* **Exercise directions**: Please give again, word for word, the line that contains "- design area climbs by 3.7%" and every line after it to the end of the data, with no other lines.

* **Saved data entries**:
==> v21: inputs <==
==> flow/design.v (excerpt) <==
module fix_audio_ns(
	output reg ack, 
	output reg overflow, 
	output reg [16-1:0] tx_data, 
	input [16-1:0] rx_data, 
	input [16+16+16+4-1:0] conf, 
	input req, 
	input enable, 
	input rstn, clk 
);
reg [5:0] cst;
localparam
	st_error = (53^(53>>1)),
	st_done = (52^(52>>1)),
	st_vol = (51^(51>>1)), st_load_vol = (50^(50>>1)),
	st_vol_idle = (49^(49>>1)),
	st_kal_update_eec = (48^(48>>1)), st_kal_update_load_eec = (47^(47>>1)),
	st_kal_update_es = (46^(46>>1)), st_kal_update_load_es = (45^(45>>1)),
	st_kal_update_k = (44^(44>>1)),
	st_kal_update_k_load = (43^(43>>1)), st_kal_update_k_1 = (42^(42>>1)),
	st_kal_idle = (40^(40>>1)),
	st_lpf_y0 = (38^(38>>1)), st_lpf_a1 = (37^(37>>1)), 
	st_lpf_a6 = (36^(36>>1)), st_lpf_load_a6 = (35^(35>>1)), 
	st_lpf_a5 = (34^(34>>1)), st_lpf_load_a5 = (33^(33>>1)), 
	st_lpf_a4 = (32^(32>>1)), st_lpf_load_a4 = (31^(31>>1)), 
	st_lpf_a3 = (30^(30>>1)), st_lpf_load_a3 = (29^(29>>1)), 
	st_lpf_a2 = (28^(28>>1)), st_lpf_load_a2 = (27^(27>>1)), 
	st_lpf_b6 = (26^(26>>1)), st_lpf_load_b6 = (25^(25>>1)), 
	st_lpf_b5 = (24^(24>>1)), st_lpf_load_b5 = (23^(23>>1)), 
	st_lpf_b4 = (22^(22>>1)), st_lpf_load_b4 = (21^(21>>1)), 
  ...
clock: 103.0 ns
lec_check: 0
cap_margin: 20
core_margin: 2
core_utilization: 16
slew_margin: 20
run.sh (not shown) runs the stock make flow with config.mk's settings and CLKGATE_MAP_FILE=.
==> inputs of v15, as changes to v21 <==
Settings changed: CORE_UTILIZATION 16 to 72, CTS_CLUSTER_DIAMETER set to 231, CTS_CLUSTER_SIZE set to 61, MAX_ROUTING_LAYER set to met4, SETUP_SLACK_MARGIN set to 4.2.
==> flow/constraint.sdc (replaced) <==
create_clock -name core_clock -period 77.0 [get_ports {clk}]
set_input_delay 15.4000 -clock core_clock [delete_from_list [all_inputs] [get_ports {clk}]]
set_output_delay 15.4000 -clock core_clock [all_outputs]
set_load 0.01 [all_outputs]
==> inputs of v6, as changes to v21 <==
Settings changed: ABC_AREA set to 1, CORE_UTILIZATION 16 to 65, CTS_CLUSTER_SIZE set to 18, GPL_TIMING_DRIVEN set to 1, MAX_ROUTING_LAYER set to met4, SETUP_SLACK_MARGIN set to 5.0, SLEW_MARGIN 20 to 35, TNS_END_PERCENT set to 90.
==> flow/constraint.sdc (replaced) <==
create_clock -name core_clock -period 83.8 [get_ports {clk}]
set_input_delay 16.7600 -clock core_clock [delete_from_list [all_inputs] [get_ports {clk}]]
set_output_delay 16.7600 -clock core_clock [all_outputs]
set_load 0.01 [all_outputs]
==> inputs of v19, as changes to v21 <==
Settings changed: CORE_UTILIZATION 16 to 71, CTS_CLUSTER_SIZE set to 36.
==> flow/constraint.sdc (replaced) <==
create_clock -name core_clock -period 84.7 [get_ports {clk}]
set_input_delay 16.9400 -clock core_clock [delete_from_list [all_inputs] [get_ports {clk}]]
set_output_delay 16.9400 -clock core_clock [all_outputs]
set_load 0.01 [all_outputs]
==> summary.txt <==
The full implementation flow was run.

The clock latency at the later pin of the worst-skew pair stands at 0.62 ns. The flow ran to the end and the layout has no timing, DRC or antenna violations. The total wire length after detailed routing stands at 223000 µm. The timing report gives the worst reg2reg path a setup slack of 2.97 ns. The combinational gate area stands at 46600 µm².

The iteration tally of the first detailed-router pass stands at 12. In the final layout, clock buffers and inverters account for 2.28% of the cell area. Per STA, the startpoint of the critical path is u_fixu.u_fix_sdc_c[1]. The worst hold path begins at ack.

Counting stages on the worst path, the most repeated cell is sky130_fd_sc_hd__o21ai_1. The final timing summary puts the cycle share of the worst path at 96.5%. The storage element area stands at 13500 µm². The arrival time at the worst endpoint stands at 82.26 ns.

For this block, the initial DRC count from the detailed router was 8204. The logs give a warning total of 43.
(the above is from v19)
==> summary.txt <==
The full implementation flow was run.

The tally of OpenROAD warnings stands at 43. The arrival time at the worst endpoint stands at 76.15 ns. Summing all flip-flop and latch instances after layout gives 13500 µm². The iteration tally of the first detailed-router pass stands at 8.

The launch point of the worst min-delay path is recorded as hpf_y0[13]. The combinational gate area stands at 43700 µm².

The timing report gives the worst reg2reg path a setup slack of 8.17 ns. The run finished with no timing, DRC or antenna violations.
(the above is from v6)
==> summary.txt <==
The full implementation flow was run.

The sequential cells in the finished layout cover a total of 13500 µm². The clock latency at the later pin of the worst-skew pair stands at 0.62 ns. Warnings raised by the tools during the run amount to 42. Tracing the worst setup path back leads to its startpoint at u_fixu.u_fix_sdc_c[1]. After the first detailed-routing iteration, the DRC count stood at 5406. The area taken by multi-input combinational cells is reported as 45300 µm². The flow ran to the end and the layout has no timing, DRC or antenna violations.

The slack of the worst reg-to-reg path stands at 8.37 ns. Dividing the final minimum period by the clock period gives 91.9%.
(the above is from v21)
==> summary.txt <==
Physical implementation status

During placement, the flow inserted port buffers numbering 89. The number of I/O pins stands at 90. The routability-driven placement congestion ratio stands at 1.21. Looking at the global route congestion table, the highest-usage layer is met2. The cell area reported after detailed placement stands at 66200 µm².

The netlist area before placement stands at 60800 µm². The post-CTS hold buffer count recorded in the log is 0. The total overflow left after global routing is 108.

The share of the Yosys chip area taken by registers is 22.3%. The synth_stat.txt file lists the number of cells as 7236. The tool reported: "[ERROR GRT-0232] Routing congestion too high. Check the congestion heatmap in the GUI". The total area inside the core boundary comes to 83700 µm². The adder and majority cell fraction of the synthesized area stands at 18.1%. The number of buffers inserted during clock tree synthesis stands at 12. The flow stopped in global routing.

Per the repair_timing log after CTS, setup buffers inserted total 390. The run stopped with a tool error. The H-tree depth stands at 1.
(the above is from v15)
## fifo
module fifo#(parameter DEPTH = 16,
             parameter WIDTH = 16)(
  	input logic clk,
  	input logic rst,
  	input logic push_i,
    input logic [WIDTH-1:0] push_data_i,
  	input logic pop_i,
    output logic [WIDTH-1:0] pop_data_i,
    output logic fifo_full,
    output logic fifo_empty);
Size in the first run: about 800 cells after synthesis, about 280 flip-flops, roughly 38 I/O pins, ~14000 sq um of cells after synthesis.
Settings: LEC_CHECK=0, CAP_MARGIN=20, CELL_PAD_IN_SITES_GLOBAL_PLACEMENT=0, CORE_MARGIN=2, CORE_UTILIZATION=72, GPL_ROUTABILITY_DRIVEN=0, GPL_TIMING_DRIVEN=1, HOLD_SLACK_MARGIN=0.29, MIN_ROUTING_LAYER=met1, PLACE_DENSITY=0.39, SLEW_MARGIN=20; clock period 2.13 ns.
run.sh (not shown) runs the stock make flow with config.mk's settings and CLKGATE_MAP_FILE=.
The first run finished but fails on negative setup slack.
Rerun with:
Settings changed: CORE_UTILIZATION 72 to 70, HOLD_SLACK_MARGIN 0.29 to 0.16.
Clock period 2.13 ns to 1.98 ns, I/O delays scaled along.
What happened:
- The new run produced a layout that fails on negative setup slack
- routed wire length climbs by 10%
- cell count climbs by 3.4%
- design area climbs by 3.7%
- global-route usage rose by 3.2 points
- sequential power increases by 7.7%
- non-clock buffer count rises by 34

* **Exercise response**:
- design area climbs by 3.7%
- global-route usage rose by 3.2 points
- sequential power increases by 7.7%
- non-clock buffer count rises by 34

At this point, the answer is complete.